Saved entries
### config.mk
export PLATFORM = sky130hd
export DESIGN_NAME = cmac_core_actv_stage
export DESIGN_NICKNAME = d
export VERILOG_FILES = /design/src/rtl/cmac_actv_pkg.sv /design/src/rtl/cmac_actv_wt_shadow.sv /design/src/rtl/cmac_core_actv_stage.sv
export SDC_FILE = /design/constraint.sdc
export NUM_CORES = 1
export LEC_CHECK = 0
export ABC_CLOCK_PERIOD_IN_PS = 9000
export CAP_MARGIN = 5
export CORE_MARGIN = 5
export CORE_UTILIZATION = 40
export DETAILED_ROUTE_END_ITERATION = 8
export PLACE_DENSITY = 0.63
export SKIP_LAST_GASP = 1
export SYNTH_ARGS = -nofsm -noshare
export SYNTH_HDL_FRONTEND = slang
export SYNTH_SLANG_ARGS = --single-unit
### constraint.sdc
create_clock -name nvdla_core_clk -period 9 [get_ports nvdla_core_clk]
set_clock_uncertainty 0.1 [all_clocks]
set_input_delay 1.35 -clock nvdla_core_clk [delete_from_list [all_inputs] [get_ports nvdla_core_clk]]
set_output_delay 1.35 -clock nvdla_core_clk [all_outputs]
set_load 0.02 [all_outputs]
### src/rtl/cmac_actv_pkg.sv
// Shared constants and helpers for the CMAC active-staging block.
// Optional perf counters in the top are enabled by defining CMAC_ACTV_PERF_EN.
package cmac_actv_pkg;

    localparam int DEF_BPE       = 8;
    localparam int DEF_ATOMC     = 8;
    localparam int DEF_NUM_CELLS = 4;
    localparam int DEF_SD_DEPTH  = 2;

    // Widest element the zeroing helper handles; BPE must not exceed this.
    localparam int MAX_BPE = 64;

    // Returns the element unchanged when its mask bit is set, otherwise zero.
    function automatic logic [MAX_BPE-1:0] elem_zero(input logic [MAX_BPE-1:0] data,
                                                     input logic               mask);
        return mask ? data : '0;
    endfunction

endpackage

### src/rtl/cmac_actv_wt_shadow.sv
// Per-cell weight shadow queue: SD_DEPTH-entry FIFO holding pre-masked
// kernels for future stripes. Storage is not reset; pointers and count are.
// Caller guarantees no push when full and no pop when empty.
module cmac_actv_wt_shadow
    import cmac_actv_pkg::*;
#(
    parameter int BPE      = DEF_BPE,
    parameter int ATOMC    = DEF_ATOMC,
    parameter int SD_DEPTH = DEF_SD_DEPTH,
    localparam int DW      = BPE * ATOMC,
    localparam int CW      = $clog2(SD_DEPTH + 1)
) (
    input  logic             clk,
    input  logic             rst,
    input  logic             push_i,
    input  logic [DW-1:0]    push_data_i,
    input  logic [ATOMC-1:0] push_nz_i,
    input  logic             pop_i,
    output logic [CW-1:0]    cnt_o,
    output logic [DW-1:0]    head_data_o,
    output logic [ATOMC-1:0] head_nz_o
);

    localparam int PW = (SD_DEPTH > 1) ? $clog2(SD_DEPTH) : 1;

    logic [DW-1:0]    mem_data_q [SD_DEPTH];
    logic [ATOMC-1:0] mem_nz_q   [SD_DEPTH];
    logic [PW-1:0]    wr_ptr_q, wr_ptr_d;
    logic [PW-1:0]    rd_ptr_q, rd_ptr_d;
    logic [CW-1:0]    cnt_q, cnt_d;

    function automatic logic [PW-1:0] ptr_inc(input logic [PW-1:0] p);
        return (p == PW'(SD_DEPTH - 1)) ? '0 : p + 1'b1;
    endfunction

    // Pointer advance and occupancy; simultaneous push and pop leave cnt unchanged.
    always_comb begin
        wr_ptr_d = wr_ptr_q;
        rd_ptr_d = rd_ptr_q;
        cnt_d    = cnt_q;
        if (push_i) wr_ptr_d = ptr_inc(wr_ptr_q);
        if (pop_i)  rd_ptr_d = ptr_inc(rd_ptr_q);
        if (push_i && !pop_i)      cnt_d = cnt_q + 1'b1;
        else if (!push_i && pop_i) cnt_d = cnt_q - 1'b1;
    end

    // Pointer and count registers.
    always_ff @(posedge clk) begin
        if (rst) begin
            wr_ptr_q <= '0;
            rd_ptr_q <= '0;
            cnt_q    <= '0;
        end else begin
            wr_ptr_q <= wr_ptr_d;
            rd_ptr_q <= rd_ptr_d;
            cnt_q    <= cnt_d;
        end
    end

    // Entry storage written at the tail.
    always_ff @(posedge clk) begin
        if (push_i) begin
            mem_data_q[wr_ptr_q] <= push_data_i;
            mem_nz_q[wr_ptr_q]   <= push_nz_i;
        end
    end

    assign cnt_o       = cnt_q;
    assign head_data_o = mem_data_q[rd_ptr_q];
    assign head_nz_o   = mem_nz_q[rd_ptr_q];

endmodule

### src/rtl/cmac_core_actv_stage.sv
// CMAC active-staging stage: two-cycle data pipeline with masked-element
// zeroing, per-cell weight shadow queues popped at stripe start, and
// per-cell weight underflow flags.
// Optional perf counters (stripes, weight stall cycles) under CMAC_ACTV_PERF_EN.
module cmac_core_actv_stage
    import cmac_actv_pkg::*;
#(
    parameter int BPE       = DEF_BPE,
    parameter int ATOMC     = DEF_ATOMC,
    parameter int NUM_CELLS = DEF_NUM_CELLS,
    parameter int SD_DEPTH  = DEF_SD_DEPTH,
    localparam int DW       = BPE * ATOMC,
    localparam int CW       = $clog2(SD_DEPTH + 1)
) (
    input  logic                      nvdla_core_clk,
    input  logic                      nvdla_core_rst,
    input  logic                      in_dat_pvld,
    input  logic [DW-1:0]             in_dat_data,
    input  logic [ATOMC-1:0]          in_dat_mask,
    input  logic                      in_dat_stripe_st,
    input  logic                      in_dat_stripe_end,
    input  logic                      in_wt_pvld,
    output logic                      in_wt_prdy,
    input  logic [NUM_CELLS-1:0]      in_wt_sel,
    input  logic [DW-1:0]             in_wt_data,
    input  logic [ATOMC-1:0]          in_wt_mask,
    output logic                      dat_actv_pvld,
    output logic [DW-1:0]             dat_actv_data,
    output logic [ATOMC-1:0]          dat_actv_nz,
    output logic                      dat_actv_stripe_st,
    output logic                      dat_actv_stripe_end,
    output logic [NUM_CELLS-1:0]      wt_actv_pvld,
    output logic [NUM_CELLS*DW-1:0]   wt_actv_data,
    output logic [NUM_CELLS*ATOMC-1:0] wt_actv_nz,
    output logic [NUM_CELLS*CW-1:0]   wt_sd_cnt,
    output logic [NUM_CELLS-1:0]      wt_underflow
`ifdef CMAC_ACTV_PERF_EN
   ,output logic [31:0]               perf_stripe_cnt,
    output logic [31:0]               perf_wt_stall_cnt
`endif
);

    function automatic logic [DW-1:0] mask_atom(input logic [DW-1:0]    data,
                                                input logic [ATOMC-1:0] mask);
        logic [DW-1:0] res;
        res = '0;
        for (int k = 0; k < ATOMC; k++) begin
            res[k*BPE +: BPE] = BPE'(elem_zero(MAX_BPE'(data[k*BPE +: BPE]), mask[k]));
        end
        return res;
    endfunction

    logic                 pre_pvld_q, pre_st_q, pre_end_q;
    logic [DW-1:0]        pre_data_q;
    logic [ATOMC-1:0]     pre_nz_q;
    logic                 dat_pvld_q, dat_st_q, dat_end_q;
    logic [DW-1:0]        dat_data_q;
    logic [ATOMC-1:0]     dat_nz_q;

    logic                 rdy_en_q;
    logic                 wt_acc;
    logic [DW-1:0]        wt_push_data;
    logic [NUM_CELLS-1:0] push_c, pop_c;

    logic [NUM_CELLS-1:0][CW-1:0]    sd_cnt;
    logic [NUM_CELLS-1:0][DW-1:0]    head_data;
    logic [NUM_CELLS-1:0][ATOMC-1:0] head_nz;

    logic [NUM_CELLS-1:0]            wt_pvld_q, wt_pvld_d;
    logic [NUM_CELLS-1:0][DW-1:0]    wt_data_q, wt_data_d;
    logic [NUM_CELLS-1:0][ATOMC-1:0] wt_nz_q, wt_nz_d;
    logic [NUM_CELLS-1:0]            uflow_q, uflow_d;

    // Two-stage data pipeline; data/nz only captured on valid beats.
    always_ff @(posedge nvdla_core_clk) begin
        if (nvdla_core_rst) begin
            pre_pvld_q <= 1'b0;
            pre_st_q   <= 1'b0;
            pre_end_q  <= 1'b0;
            pre_data_q <= '0;
            pre_nz_q   <= '0;
            dat_pvld_q <= 1'b0;
            dat_st_q   <= 1'b0;
            dat_end_q  <= 1'b0;
            dat_data_q <= '0;
            dat_nz_q   <= '0;
        end else begin
            pre_pvld_q <= in_dat_pvld;
            pre_st_q   <= in_dat_stripe_st & in_dat_pvld;
            pre_end_q  <= in_dat_stripe_end & in_dat_pvld;
            if (in_dat_pvld) begin
                pre_data_q <= mask_atom(in_dat_data, in_dat_mask);
                pre_nz_q   <= in_dat_mask;
            end
            dat_pvld_q <= pre_pvld_q;
            dat_st_q   <= pre_st_q;
            dat_end_q  <= pre_end_q;
            dat_data_q <= pre_data_q;
            dat_nz_q   <= pre_nz_q;
        end
    end

    // Holds prdy low through reset and for the first cycle after it.
    always_ff @(posedge nvdla_core_clk) begin
        if (nvdla_core_rst) rdy_en_q <= 1'b0;
        else                rdy_en_q <= 1'b1;
    end

    // Ready only if every selected cell has room (no same-cycle pop credit).
    always_comb begin
        in_wt_prdy = rdy_en_q;
        for (int c = 0; c < NUM_CELLS; c++) begin
            if (in_wt_sel[c] && (sd_cnt[c] >= CW'(SD_DEPTH))) in_wt_prdy = 1'b0;
        end
    end

    assign wt_acc       = in_wt_pvld & in_wt_prdy;
    assign wt_push_data = mask_atom(in_wt_data, in_wt_mask);

    // Per-cell push/pop strobes; pops only from non-empty queues at stripe start.
    always_comb begin
        push_c = '0;
        pop_c  = '0;
        for (int c = 0; c < NUM_CELLS; c++) begin
            push_c[c] = wt_acc & in_wt_sel[c];
            pop_c[c]  = pre_st_q & (sd_cnt[c] != '0);
        end
    end

    for (genvar g = 0; g < NUM_CELLS; g++) begin : g_cell
        cmac_actv_wt_shadow #(
            .BPE      (BPE),
            .ATOMC    (ATOMC),
            .SD_DEPTH (SD_DEPTH)
        ) u_shadow (
            .clk         (nvdla_core_clk),
            .rst         (nvdla_core_rst),
            .push_i      (push_c[g]),
            .push_data_i (wt_push_data),
            .push_nz_i   (in_wt_mask),
            .pop_i       (pop_c[g]),
            .cnt_o       (sd_cnt[g]),
            .head_data_o (head_data[g]),
            .head_nz_o   (head_nz[g])
        );
    end

    // Active weights: stripe start reloads (wins over a coincident end), end drops valid.
    always_comb begin
        wt_pvld_d = wt_pvld_q;
        wt_data_d = wt_data_q;
        wt_nz_d   = wt_nz_q;
        uflow_d   = '0;
        if (pre_st_q) begin
            for (int c = 0; c < NUM_CELLS; c++) begin
                if (sd_cnt[c] != '0) begin
                    wt_pvld_d[c] = 1'b1;
                    wt_data_d[c] = head_data[c];
                    wt_nz_d[c]   = head_nz[c];
                end else begin
                    wt_pvld_d[c] = 1'b0;
                    wt_data_d[c] = '0;
                    wt_nz_d[c]   = '0;
                    uflow_d[c]   = 1'b1;
                end
            end
        end else if (dat_end_q) begin
            wt_pvld_d = '0;
        end
    end

    // Active weight registers.
    always_ff @(posedge nvdla_core_clk) begin
        if (nvdla_core_rst) begin
            wt_pvld_q <= '0;
            wt_data_q <= '0;
            wt_nz_q   <= '0;
            uflow_q   <= '0;
        end else begin
            wt_pvld_q <= wt_pvld_d;
            wt_data_q <= wt_data_d;
            wt_nz_q   <= wt_nz_d;
            uflow_q   <= uflow_d;
        end
    end

`ifdef CMAC_ACTV_PERF_EN
    logic [31:0] perf_stripe_q, perf_stall_q;

    // Saturating stripe and weight-stall counters.
    always_ff @(posedge nvdla_core_clk) begin
        if (nvdla_core_rst) begin
            perf_stripe_q <= '0;
            perf_stall_q  <= '0;
        end else begin
            if (pre_st_q && (perf_stripe_q != '1))
                perf_stripe_q <= perf_stripe_q + 32'd1;
            if (in_wt_pvld && !in_wt_prdy && (perf_stall_q != '1))
                perf_stall_q <= perf_stall_q + 32'd1;
        end
    end

    assign perf_stripe_cnt   = perf_stripe_q;
    assign perf_wt_stall_cnt = perf_stall_q;
`endif

    assign dat_actv_pvld       = dat_pvld_q;
    assign dat_actv_data       = dat_data_q;
    assign dat_actv_nz         = dat_nz_q;
    assign dat_actv_stripe_st  = dat_st_q;
    assign dat_actv_stripe_end = dat_end_q;
    assign wt_actv_pvld        = wt_pvld_q;
    assign wt_actv_data        = wt_data_q;
    assign wt_actv_nz          = wt_nz_q;
    assign wt_sd_cnt           = sd_cnt;
    assign wt_underflow        = uflow_q;

endmodule

==> results of run 1 <==
## how the worst max path moves through the flow
stage,cells past startpoint,start,endpoint
after floorplan,2,in_wt_sel[1],g_cell[0].u_shadow.mem_data_q[0][0]
after global placement,5,in_wt_sel[1],g_cell[2].u_shadow.mem_data_q[0][7]
after detailed placement,5,in_wt_sel[1],g_cell[2].u_shadow.mem_data_q[0][1]
after CTS,4,in_wt_sel[1],in_wt_prdy
after global routing,4,in_wt_sel[1],in_wt_prdy
final,4,in_wt_sel[1],in_wt_prdy
## cells in the final DEF (no fill, tap or decap), types with 5 or more instances in the layout
master / count
nor2b_1: 366
diode_2: 6
nor3_1: 5
buf_4: 20
dfxtp_4: 5
edfxtp_1: 576
clkbuf_16: 109
clkbuf_8: 12
a22oi_1: 64
xor2_1: 8
and2_1: 73
inv_1: 6
clkinv_2: 20
a21oi_1: 304
nor2_1: 382
bufinv_16: 10
dfxtp_1: 462
clkinvlp_4: 6
clkdlybuf4s50_1: 532
mux2_2: 289
clkbuf_1: 29
clkinv_1: 5
## metal layers
metal / up-vias / wire (um)
met3: 120 / 7935
met2: 675 / 48520
met4: 2 / 2112
met5: - / 7
met1: 11230 / 43190
li1: 10620 / -
## through the flow
stage	instance area [um2]	utilization [%]	setup slack (ns)
CTS	47440	51.06	4.256
global route	47440	51.07	4.224
floorplan	37320	-	2.709
global placement	43810	47.15	3.980
detailed placement	43810	47.15	3.954
finish	47460	51.08	4.308
## cells by family after synthesis
family                   count (synthesis)  share of synthesized area [%]
multiplexers                           292                          8.842
AO/OA/AOI/OAI                          378                          5.573
adder cells (fa/ha/maj)                  4                         0.1341
flip-flops                            1043                          71.40
AND/OR/NAND/NOR                        849                          11.76
buffers and inverters                  171                          2.005
XOR/XNOR                                12                         0.2816
## layout make-up
class | count | area share [%]
Multi-Input combinational cell | 1535 | 21.07
Clock buffer | 151 | 6.341
Clock inverter | 51 | 1.310
Antenna cell | 6 | 0.03164
Tap cell | 1254 | 3.306
Timing Repair Buffer | 556 | 11.70
Sequential cell | 1043 | 56.19
Inverter | 7 | 0.05537
## power by group through the flow
| stage | registers [mW] | logic, mW | clock network, mW |
|---|---|---|---|
| 6_report | 5.20 | 0.565 | 4.49 |
| 5_1_grt | 5.21 | 0.609 | 4.78 |
| 4_1_cts | 5.20 | 0.576 | 4.59 |
| 3_5_place_dp | 5.30 | 0.572 | 0 |
| 3_3_place_gp | 5.30 | 0.568 | 0 |
| 2_1_floorplan | 5.32 | 0.273 | 0 |
## registers in the layout, indices dropped and copies added, names as in the netlist, 8 cells and up, named ones only
| name | cells |
|---|---|
| g_cell.u_shadow.mem_data_q | 512 |
| wt_actv_data | 256 |
| dat_actv_data | 64 |
| g_cell.u_shadow.mem_nz_q | 64 |
| pre_data_q | 64 |
| wt_actv_nz | 32 |
| dat_actv_nz | 8 |
| g_cell.u_shadow.cnt_o | 8 |
| pre_nz_q | 8 |
## worst max-delay path: stages
cell and delay [ns]:
clkdlybuf4s50_1 0.49, a21bo_2 0.34, nor3_1 0.37, clkdlybuf4s50_1 0.69
==> reports/summary.txt, run 1 <==
run status = complete, no violations
setup TNS = 0 ns
DRC viols = 0
final setup fails = 0
Detail Placement HPWL = 64420 um
max-slew violation count = 0
GP Congestion = 0.7769
Pint = 8.015 mW
register bit total from synthesis = 1043
# Post-CTS Setup Buffers = 0
initial DRC count = 1474
GR Util All Layers = 19.82%
CTS tree = done
Detailed Routing Iterations Pass 1 = 5
multi-input logic area = 10000 um2
die extent in y = 315.4 um
PwrDens = 215.9 nW/um2
core footprint = 92910 um2
fmax = 213.1 MHz
Non-Filler Instances = 4603
CP required = 7.55 ns
Wirelength per Cell = 22.11 um
setup repair after global routing missed its margin = no
ranking of synthesized cells by area = edfxtp_1, dfxtp_1, mux2_2, nor2b_1, a21oi_1
Critical R2R Launch = g_cell[2].u_shadow.cnt_o[1]
Clock Path Buffers = 3
clk_lat worst skew = 0.68 ns
register area = 26660 um2
die area = 99500 um2
clock share of power = 43.8%
first-pass GRT wire length = 148200 um
final hold slack = 0.3394 ns
Unique masters post-synth = 30
Port Buffers = 533
total of max-cap violations = 0
post-route minimum period = 4.692 ns
FF-to-FF path depth = 4
combinational share of power = 5.5%
synth warn = 0
most frequent cell after synthesis = edfxtp_1
startpoint types = input pin
Hold WC Path Type = flip-flop to flip-flop
Final period util = 52.14%
share of post-route cells with drive strength above 1 = 15.20%
fillers = 8055
met1 Track Usage GR = 25.81%
Inserted Clock Buffers = 107
M3 GR Usage = 5.742%
Post-CTS Resized = 0
r2r setup slk = 5.56 ns
Area Overhead vs Synth = 27.17%
synthesized cell area = 37320 um2
initial core utilization = 40.17%
Net Switching = 2.232 mW
H-tree depth = 3
Reg clk slew, reported paths = 0.06 ns
Leak = 16.67 nW
Via density = 4.919
part of the power in registers = 50.7%
switch share = 21.78%
Final Hold Fails = 0
Core Rows = 112
critical path type = input pin to primary output
Hold Buf Count CTS = 0
worst slew pin tran = 1.206 ns
hold endpoint = dat_actv_pvld
top cell type's share of synthesized area = 46.35%
I/O pin cnt = 534
busiest grt layer = met2
Main synth FF type = edfxtp_1
sequential fraction of the synthesis area = 71.40%
vias = 22640
Post-Route WL = 101800 um
Worst Path Max Fanout = 6
relative slew slack = 19.61%
# nets final = 3408
Critical R2R Capture = g_cell[1].u_shadow.mem_data_q[0][1]
syn_nets = 2907
HP Start = pre_pvld_q
Detail Route Antenna Nets = 0
Mapped Cells = 2749
post-synth top area cell = edfxtp_1
Worst VDD drop = 0.0002003 V
CTS Root Cell = clkbuf_16
Async S/R FF share, synth = 0%
Pwr Total = 10.25 mW
EDFF count, synth = 576
grt met2 use = 32.93%
largest net degree at the start of global routing = 204
worst hold stages = 1
vias in the first global route = 22460
syn avg cell area = 13.57 um2
Sink Count = 1043
DIE WIDTH = 315.4 um
initial antenna violation count = 5
Synth top cells by count = edfxtp_1, dfxtp_1, nor2_1, nor2b_1, a21oi_1
crit end category = primary output
Placed Cells = 4395
Critical Path AT = 3.24 ns
gr ovfl total = 0
(Power assumes the default switching activity.)
==> inputs of run 2 (changes only) <==
- ABC_CLOCK_PERIOD_IN_PS: 9000 -> 4400
- PLACE_DENSITY: 0.63 -> 0.61
- clock period: 9 -> 4.4 ns (I/O delays scaled with it)
==> run 2 against run 1 <==
Net effect:
- sequential power is 110% higher
- non-clock buffer count is 9 higher
- global-route usage is 0.87 points higher
- largest cell class unchanged
- combinational power is 110% higher
- setup slack worse by 3.0 ns
- register-to-register slack worse by 3.9 ns
- die area stayed put
- first-iteration DRC count is 15% higher
- sequential share of layout area is 0.086 points higher
- critical endpoint unchanged
- utilization is 0.078 points lower
==> reports/summary.txt, run 2 (synthesized netlist as in run 1, its figures left out) <==
DRC viols = 0
met1 Track Usage GR = 27.97%
Port Buffers = 533
Via density = 4.960
HP Start = pre_pvld_q
worst hold stages = 1
clk_lat worst skew = 0.67 ns
# nets final = 3415
critical path type = input pin to primary output
Pwr Total = 20.50 mW
Critical R2R Capture = g_cell[2].u_shadow.rd_ptr_q
Reg clk slew, reported paths = 0.06 ns
Leak = 16.63 nW
max FFs per register = 512
worst slew pin tran = 1.233 ns
Wirelength per Cell = 23.04 um
# Post-CTS Setup Buffers = 0
crit end category = primary output
GP Congestion = 0.8603
Biggest register = g_cell.u_shadow.mem_data_q
relative slew slack = 17.81%
Area Overhead vs Synth = 26.98%
initial DRC count = 1696
die extent in y = 315.4 um
Detailed Routing Iterations Pass 1 = 5
M3 GR Usage = 5.060%
vias = 22850
I/O pin cnt = 534
CTS tree = done
startpoint types = input pin
max-slew violation count = 0
grt met2 use = 33.15%
initial antenna violation count = 9
Final Hold Fails = 0
Critical Path AT = 2.35 ns
core footprint = 92910 um2
setup repair after global routing missed its margin = no
final setup fails = 0
gr ovfl total = 0
CTS Root Cell = clkbuf_16
Sink Count = 1043
largest net degree at the start of global routing = 163
Worst VDD drop = 0.0003290 V
Hold WC Path Type = flip-flop to flip-flop
Clock Path Buffers = 3
Final period util = 70.70%
Detail Placement HPWL = 69100 um
Inserted Clock Buffers = 105
Critical R2R Launch = pre_st_q
r2r setup slk = 1.68 ns
initial core utilization = 40.17%
Hold Buf Count CTS = 0
first-pass GRT wire length = 154900 um
DIE WIDTH = 315.4 um
vias in the first global route = 23580
GR Util All Layers = 20.69%
fillers = 7867
die area = 99500 um2
commonest cells after routing, fill and taps aside = edfxtp_1, clkdlybuf4s50_1, dfxtp_1
total of max-cap violations = 0
setup TNS = 0 ns
H-tree depth = 3
busiest grt layer = met2
hold endpoint = dat_actv_pvld
post-route minimum period = 3.111 ns
Detail Route Antenna Nets = 0
Post-CTS Resized = 0
Post-Route WL = 106200 um
run status = complete, no violations
Worst Path Max Fanout = 6
fmax = 321.5 MHz
most common cell after layout, fill and taps aside = edfxtp_1
share of post-route cells with drive strength above 1 = 15.02%
PwrDens = 432.7 nW/um2
CP required = 3.64 ns
FF-to-FF path depth = 4
Core Rows = 112
run 2: cell types whose count changed in the layout (fill, tap and decap cells not counted), sizes merged:
cell | previous run | this run
clkinvlp | 6 | 2
bufinv | 10 | 5
inv | 11 | 14
clkbuf | 151 | 154
buf | 24 | 33
diode | 6 | 4
run 2: worst max-delay path by stage:
stage,startpoint,end
floorplan,in_wt_sel[1],g_cell[0].u_shadow.mem_data_q[0][0]
finish,in_wt_sel[2],in_wt_prdy
global placement,in_wt_sel[2],g_cell[3].u_shadow.mem_data_q[0][36]
global route,in_wt_sel[2],in_wt_prdy
CTS,in_wt_sel[2],in_wt_prdy
detailed placement,in_wt_sel[2],g_cell[3].u_shadow.mem_data_q[0][41]
run 2: cell type report:
class / instances / area, um2 / area share, %
clock buffers: 154 / 2987 / 6.303
flip-flops and latches: 1043 / 26660 / 56.27
repair buffers: 565 / 5743 / 12.12
clock inverters: 45 / 384.1 / 0.8106
well taps: 1254 / 1569 / 3.311
diodes: 4 / 10.01 / 0.02112
inverters: 7 / 26.28 / 0.05545
multi-input cells: 1535 / 10000 / 21.11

▶ [Assigned task]: Please give back, exactly as it stands above, the stretch from the line with "Critical R2R Launch = pre_st_q" through the line with "most common cell", and no line outside it.

▶ [Output of the task]:
Critical R2R Launch = pre_st_q
r2r setup slk = 1.68 ns
initial core utilization = 40.17%
Hold Buf Count CTS = 0
first-pass GRT wire length = 154900 um
DIE WIDTH = 315.4 um
vias in the first global route = 23580
GR Util All Layers = 20.69%
fillers = 7867
die area = 99500 um2
commonest cells after routing, fill and taps aside = edfxtp_1, clkdlybuf4s50_1, dfxtp_1
total of max-cap violations = 0
setup TNS = 0 ns
H-tree depth = 3
busiest grt layer = met2
hold endpoint = dat_actv_pvld
post-route minimum period = 3.111 ns
Detail Route Antenna Nets = 0
Post-CTS Resized = 0
Post-Route WL = 106200 um
run status = complete, no violations
Worst Path Max Fanout = 6
fmax = 321.5 MHz
most common cell after layout, fill and taps aside = edfxtp_1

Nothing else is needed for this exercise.